2 system overall design
Figure 1 is a block diagram of an image acquisition and display system.
(1) The VGA input module inputs the analog signal RGB and the line sync signal, and the field sync signal to the A/D conversion module. Since the module is composed of analog circuits and is prone to noise, the interface device should be placed as close as possible to the A/D converter.
(2) The A/D conversion module first determines the sampled horizontal and vertical frequency according to the synchronization signal, and then determines the pixel clock by the horizontal frequency and the internal register, and the internal PLL of the A/D converter generates the pixel clock. The analog signal input from the VGA is converted into an 8×3 digital video signal, and the sampling effect of the image is adjusted through a series of registers.
(3) FPGA control module On the one hand, the FPGA writes control information to the A/D converter register through the I2C bus; on the other hand, it outputs 8×3 digital signals. When the FPGA receives 8×3 signals, its pixel frequency is 75 MHz, which is inconsistent with the internal clock frequency of the FPGA, and the data rate is large.

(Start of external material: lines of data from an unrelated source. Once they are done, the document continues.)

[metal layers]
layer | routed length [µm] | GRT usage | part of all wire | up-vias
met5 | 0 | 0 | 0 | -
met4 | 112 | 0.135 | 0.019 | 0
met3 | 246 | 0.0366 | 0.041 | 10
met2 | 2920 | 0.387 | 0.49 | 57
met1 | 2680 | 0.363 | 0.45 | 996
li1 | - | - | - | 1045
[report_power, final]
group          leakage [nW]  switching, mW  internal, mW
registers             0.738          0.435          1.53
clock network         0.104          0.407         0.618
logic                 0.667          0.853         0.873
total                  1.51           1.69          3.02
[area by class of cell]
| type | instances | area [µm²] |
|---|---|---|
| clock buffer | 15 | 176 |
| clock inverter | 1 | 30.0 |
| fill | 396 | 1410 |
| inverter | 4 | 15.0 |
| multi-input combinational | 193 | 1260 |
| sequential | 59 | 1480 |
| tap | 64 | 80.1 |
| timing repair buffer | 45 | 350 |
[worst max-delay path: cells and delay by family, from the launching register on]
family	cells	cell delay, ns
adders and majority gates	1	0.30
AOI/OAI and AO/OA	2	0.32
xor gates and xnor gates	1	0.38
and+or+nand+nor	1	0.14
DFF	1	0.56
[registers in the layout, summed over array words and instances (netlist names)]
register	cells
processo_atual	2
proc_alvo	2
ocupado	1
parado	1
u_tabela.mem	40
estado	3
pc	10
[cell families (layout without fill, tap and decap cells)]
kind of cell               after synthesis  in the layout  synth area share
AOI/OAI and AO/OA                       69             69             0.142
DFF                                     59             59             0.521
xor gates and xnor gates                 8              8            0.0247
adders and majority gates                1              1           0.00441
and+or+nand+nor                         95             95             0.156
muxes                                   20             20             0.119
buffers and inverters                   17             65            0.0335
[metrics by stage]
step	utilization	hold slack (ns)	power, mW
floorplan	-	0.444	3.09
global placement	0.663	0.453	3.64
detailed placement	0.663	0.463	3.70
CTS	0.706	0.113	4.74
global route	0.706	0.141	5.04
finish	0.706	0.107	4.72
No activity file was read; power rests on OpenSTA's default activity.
## src/rtl/sal_pkg.sv

```systemverilog
// Shared types and default timing constants for the per-bank DDR2 command gate.
//   cmd_e        : scheduler / command-bus opcode (ACT, RD, WR, PRE)
//   bank_state_e : bank closed (S_IDLE) or row open (S_ACTIVE)
//   DEF_*        : default widths and DDR2 timing values in clock cycles
package sal_pkg;

  typedef enum logic [1:0] {
    CMD_ACT = 2'd0,
    CMD_RD  = 2'd1,
    CMD_WR  = 2'd2,
    CMD_PRE = 2'd3
  } cmd_e;

  typedef enum logic {
    S_IDLE   = 1'b0,
    S_ACTIVE = 1'b1
  } bank_state_e;

  localparam int unsigned DEF_ROW_WIDTH  = 14;
  localparam int unsigned DEF_CNTR_WIDTH = 4;
  localparam int unsigned DEF_T_RCD      = 3;
  localparam int unsigned DEF_T_RAS      = 8;
  localparam int unsigned DEF_T_RTP      = 2;
  localparam int unsigned DEF_T_WR       = 7;
  localparam int unsigned DEF_T_RP       = 3;

endpackage

```

## src/rtl/sal_timing_cntr.sv

```systemverilog
// Saturating down-counter for one DRAM timing constraint.
//   clk, rst        : clock, synchronous active-high reset
//   reset_cmd_i     : load reset_value_i this cycle
//   reset_value_i   : value loaded (T - 1)
//   is_zero_o       : registered flag, high while the counter sits at zero
module sal_timing_cntr
  import sal_pkg::*;
#(
  parameter int unsigned CNTR_WIDTH = DEF_CNTR_WIDTH
) (
  input  logic                  clk,
  input  logic                  rst,
  input  logic                  reset_cmd_i,
  input  logic [CNTR_WIDTH-1:0] reset_value_i,
  output logic                  is_zero_o
);

  logic [CNTR_WIDTH-1:0] cnt_q;
  logic [CNTR_WIDTH-1:0] cnt_d;

  // Load wins over decrement; saturate at zero.
  always_comb begin
    cnt_d = cnt_q;
    if (reset_cmd_i) begin
      cnt_d = reset_value_i;
    end else if (cnt_q != '0) begin
      cnt_d = cnt_q - CNTR_WIDTH'(1);
    end
  end

  // Zero flag is registered from the next value so readiness has no counter compare in its path.
  always_ff @(posedge clk) begin
    if (rst) begin
      cnt_q     <= '0;
      is_zero_o <= 1'b1;
    end else begin
      cnt_q     <= cnt_d;
      is_zero_o <= (cnt_d == '0);
    end
  end

endmodule

```

## src/rtl/sal_bank_timing_ctrl.sv

```systemverilog
// Per-bank DDR2 command gate between scheduler and command-bus mux.
// Tracks open/closed state and open row, and accepts a legal command only once
// tRCD / tRAS / tRTP / tWR / tRP have elapsed. Illegal commands are accepted,
// dropped and flagged on err_o.
//   clk, rst                           : clock, synchronous active-high reset
//   req_valid_i, req_cmd_i, req_row_i  : scheduler request
//   req_ready_o                        : combinational accept (no path from req_valid_i)
//   cmd_valid_o, cmd_o, cmd_row_o      : registered issued-command strobe and payload
//   bank_open_o, open_row_o            : registered bank state
//   err_o                              : registered one-cycle illegal-command pulse
module sal_bank_timing_ctrl
  import sal_pkg::*;
#(
  parameter int unsigned ROW_WIDTH  = DEF_ROW_WIDTH,
  parameter int unsigned CNTR_WIDTH = DEF_CNTR_WIDTH,
  parameter int unsigned T_RCD      = DEF_T_RCD,
  parameter int unsigned T_RAS      = DEF_T_RAS,
  parameter int unsigned T_RTP      = DEF_T_RTP,
  parameter int unsigned T_WR       = DEF_T_WR,
  parameter int unsigned T_RP       = DEF_T_RP
) (
  input  logic                 clk,
  input  logic                 rst,
  input  logic                 req_valid_i,
  input  logic [1:0]           req_cmd_i,
  input  logic [ROW_WIDTH-1:0] req_row_i,
  output logic                 req_ready_o,
  output logic                 cmd_valid_o,
  output logic [1:0]           cmd_o,
  output logic [ROW_WIDTH-1:0] cmd_row_o,
  output logic                 bank_open_o,
  output logic [ROW_WIDTH-1:0] open_row_o,
  output logic                 err_o
);

  cmd_e        req_cmd;
  bank_state_e state_q;
  bank_state_e state_d;

  logic legal_c;
  logic accept_c;
  logic issue_c;
  logic ld_rcd_ras_c;
  logic ld_rtp_c;
  logic ld_wr_c;
  logic ld_rp_c;

  logic rcd_zero;
  logic ras_zero;
  logic rtp_zero;
  logic wr_zero;
  logic rp_zero;

  logic                 cmd_valid_q;
  cmd_e                 cmd_q;
  logic [ROW_WIDTH-1:0] cmd_row_q;
  logic                 bank_open_q;
  logic [ROW_WIDTH-1:0] open_row_q;
  logic                 err_q;

  assign req_cmd = cmd_e'(req_cmd_i);

  // State register.
  always_ff @(posedge clk) begin
    if (rst) begin
      state_q <= S_IDLE;
    end else begin
      state_q <= state_d;
    end
  end

  // Next-state: only an issued ACT opens and an issued PRE closes the bank.
  always_comb begin
    state_d = state_q;
    if (issue_c) begin
      case (req_cmd)
        CMD_ACT: state_d = S_ACTIVE;
        CMD_PRE: state_d = S_IDLE;
        default: state_d = state_q;
      endcase
    end
  end

  // Legality, readiness and counter-load decode.
  always_comb begin
    legal_c      = 1'b0;
    req_ready_o  = 1'b1;
    ld_rcd_ras_c = 1'b0;
    ld_rtp_c     = 1'b0;
    ld_wr_c      = 1'b0;
    ld_rp_c      = 1'b0;

    if (state_q == S_IDLE) begin
      legal_c = (req_cmd == CMD_ACT);
    end else begin
      legal_c = (req_cmd != CMD_ACT);
    end

    // Illegal commands are always ready so they drain immediately.
    if (legal_c) begin
      case (req_cmd)
        CMD_ACT: req_ready_o = rp_zero;
        CMD_RD,
        CMD_WR:  req_ready_o = rcd_zero;
        CMD_PRE: req_ready_o = ras_zero & rtp_zero & wr_zero;
        default: req_ready_o = 1'b1;
      endcase
    end

    accept_c = req_valid_i & req_ready_o;
    issue_c  = accept_c & legal_c;

    if (issue_c) begin
      case (req_cmd)
        CMD_ACT: ld_rcd_ras_c = 1'b1;
        CMD_RD:  ld_rtp_c     = 1'b1;
        CMD_WR:  ld_wr_c      = 1'b1;
        CMD_PRE: ld_rp_c      = 1'b1;
        default: ;
      endcase
    end
  end

  // Issued-command strobe, error pulse and bank-state output registers.
  always_ff @(posedge clk) begin
    if (rst) begin
      cmd_valid_q <= 1'b0;
      cmd_q       <= CMD_ACT;
      cmd_row_q   <= '0;
      bank_open_q <= 1'b0;
      open_row_q  <= '0;
      err_q       <= 1'b0;
    end else begin
      cmd_valid_q <= issue_c;
      err_q       <= accept_c & ~legal_c;
      bank_open_q <= (state_d == S_ACTIVE);
      if (issue_c) begin
        cmd_q     <= req_cmd;
        cmd_row_q <= (req_cmd == CMD_ACT) ? req_row_i : open_row_q;
        if (req_cmd == CMD_ACT) begin
          open_row_q <= req_row_i;
        end
      end
    end
  end

  assign cmd_valid_o = cmd_valid_q;
  assign cmd_o       = cmd_q;
  assign cmd_row_o   = cmd_row_q;
  assign bank_open_o = bank_open_q;
  assign open_row_o  = open_row_q;
  assign err_o       = err_q;

  // One saturating counter per constraint; tRCD and tRAS share the ACT load.
  sal_timing_cntr #(.CNTR_WIDTH(CNTR_WIDTH)) u_rcd (
    .clk(clk), .rst(rst), .reset_cmd_i(ld_rcd_ras_c),
    .reset_value_i(CNTR_WIDTH'(T_RCD - 1)), .is_zero_o(rcd_zero)
  );

  sal_timing_cntr #(.CNTR_WIDTH(CNTR_WIDTH)) u_ras (
    .clk(clk), .rst(rst), .reset_cmd_i(ld_rcd_ras_c),
    .reset_value_i(CNTR_WIDTH'(T_RAS - 1)), .is_zero_o(ras_zero)
  );

  sal_timing_cntr #(.CNTR_WIDTH(CNTR_WIDTH)) u_rtp (
    .clk(clk), .rst(rst), .reset_cmd_i(ld_rtp_c),
    .reset_value_i(CNTR_WIDTH'(T_RTP - 1)), .is_zero_o(rtp_zero)
  );

  sal_timing_cntr #(.CNTR_WIDTH(CNTR_WIDTH)) u_wr (
    .clk(clk), .rst(rst), .reset_cmd_i(ld_wr_c),
    .reset_value_i(CNTR_WIDTH'(T_WR - 1)), .is_zero_o(wr_zero)
  );

  sal_timing_cntr #(.CNTR_WIDTH(CNTR_WIDTH)) u_rp (
    .clk(clk), .rst(rst), .reset_cmd_i(ld_rp_c),
    .reset_value_i(CNTR_WIDTH'(T_RP - 1)), .is_zero_o(rp_zero)
  );

endmodule

```
$ cat src/flat_wrapper.sv
// flat-port wrapper written by rule: the top's interface ports become plain ports
module uart_tx_flat import uart_pkg::*;
#(
    parameter int CLKS_PER_BIT = UART_CLKS_PER_BIT,
    parameter int DATA_BITS    = UART_DATA_BITS,
    parameter int STOP_BITS    = 1,
    parameter int PARITY_ODD   = 0
)
  (clk, reset, gl_reset, txd, busy, tx_if_tx_valid, tx_if_tx_data, tx_if_tx_ready);
  uart_tx_if #(.DATA_BITS(DATA_BITS)) tx_if_i ();
  input  logic clk;
  input  logic reset;
  input  logic gl_reset;
  output logic txd;
  output logic busy;
  input wire logic [$bits(tx_if_i.tx_valid)-1:0] tx_if_tx_valid;
  input wire logic [$bits(tx_if_i.tx_data)-1:0] tx_if_tx_data;
  output wire logic [$bits(tx_if_i.tx_ready)-1:0] tx_if_tx_ready;
  assign tx_if_i.tx_valid = tx_if_tx_valid;
  assign tx_if_i.tx_data = tx_if_tx_data;
  assign tx_if_tx_ready = tx_if_i.tx_ready;
  uart_tx #(.CLKS_PER_BIT(CLKS_PER_BIT), .DATA_BITS(DATA_BITS), .STOP_BITS(STOP_BITS), .PARITY_ODD(PARITY_ODD)) u_core (.clk(clk), .reset(reset), .gl_reset(gl_reset), .tx_if(tx_if_i), .txd(txd), .busy(busy));
endmodule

Therefore, the two FIFOs can be read by pingpong.
(4) USB output display module FIFO is an asynchronous interface with data buffering function. The data stored in the FIFO is acquired by the USB controller and transmitted to the computer through the USB interface for display.
3 system hardware design
3.1 VGA interface
VGA is a D-type interface that can transmit VGA, SVGA, XGA, SXGA and other image formats. The VGA interface has a total of 15 pins, divided into 3 rows, 5 in each row. The VGA interface is the most widely used interface type for graphics cards.

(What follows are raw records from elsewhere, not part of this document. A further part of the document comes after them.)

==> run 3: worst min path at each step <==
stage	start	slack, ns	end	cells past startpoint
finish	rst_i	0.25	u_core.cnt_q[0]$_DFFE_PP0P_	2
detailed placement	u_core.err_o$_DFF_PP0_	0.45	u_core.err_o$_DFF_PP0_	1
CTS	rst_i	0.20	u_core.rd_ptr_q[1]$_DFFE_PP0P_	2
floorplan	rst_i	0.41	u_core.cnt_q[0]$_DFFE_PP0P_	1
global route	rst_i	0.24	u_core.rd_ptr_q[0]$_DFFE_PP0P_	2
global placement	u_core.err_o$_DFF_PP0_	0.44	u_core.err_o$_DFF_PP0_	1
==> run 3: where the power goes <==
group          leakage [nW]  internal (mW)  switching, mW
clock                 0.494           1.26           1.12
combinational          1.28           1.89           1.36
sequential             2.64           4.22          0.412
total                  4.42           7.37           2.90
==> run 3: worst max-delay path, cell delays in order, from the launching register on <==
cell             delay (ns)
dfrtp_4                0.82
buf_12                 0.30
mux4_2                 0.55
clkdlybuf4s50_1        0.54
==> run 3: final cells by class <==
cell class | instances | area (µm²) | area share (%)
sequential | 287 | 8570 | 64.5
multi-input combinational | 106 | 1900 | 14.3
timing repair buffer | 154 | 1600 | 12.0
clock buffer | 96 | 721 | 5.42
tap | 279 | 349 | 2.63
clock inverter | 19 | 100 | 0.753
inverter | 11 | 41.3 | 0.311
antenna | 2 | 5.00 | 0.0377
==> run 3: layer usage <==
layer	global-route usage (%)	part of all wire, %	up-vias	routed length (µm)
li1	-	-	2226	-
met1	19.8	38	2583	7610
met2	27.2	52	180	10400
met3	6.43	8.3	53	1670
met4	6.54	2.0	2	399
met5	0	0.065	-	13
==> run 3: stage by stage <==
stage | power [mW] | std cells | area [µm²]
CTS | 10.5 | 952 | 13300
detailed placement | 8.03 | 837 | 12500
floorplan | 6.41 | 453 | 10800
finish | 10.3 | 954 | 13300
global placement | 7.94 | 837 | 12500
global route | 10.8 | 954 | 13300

The system VGA analog signal input is connected to the A/D converter, and the RAIN, GAIN, and BAIN of the A/D converter are respectively connected to the R, G, and B of the analog interface.
3.2 A/D conversion interface
Since the sampling rate of the A/D converter is high, the corresponding output data rate is also high. At the highest system requirements, the pixel frequency is 108 MHz and the corresponding data rate is 324 Mbit/s (R, G, B 3 components, 8 bits each). At the same time, due to the acquisition of image data, higher line synchronization is required. If one line of image data loses one or more points of data, the entire image will be skewed. Therefore, each row of data needs to be stored in a burst to ensure that the data is not lost. Its burst length is the horizontal resolution of the image.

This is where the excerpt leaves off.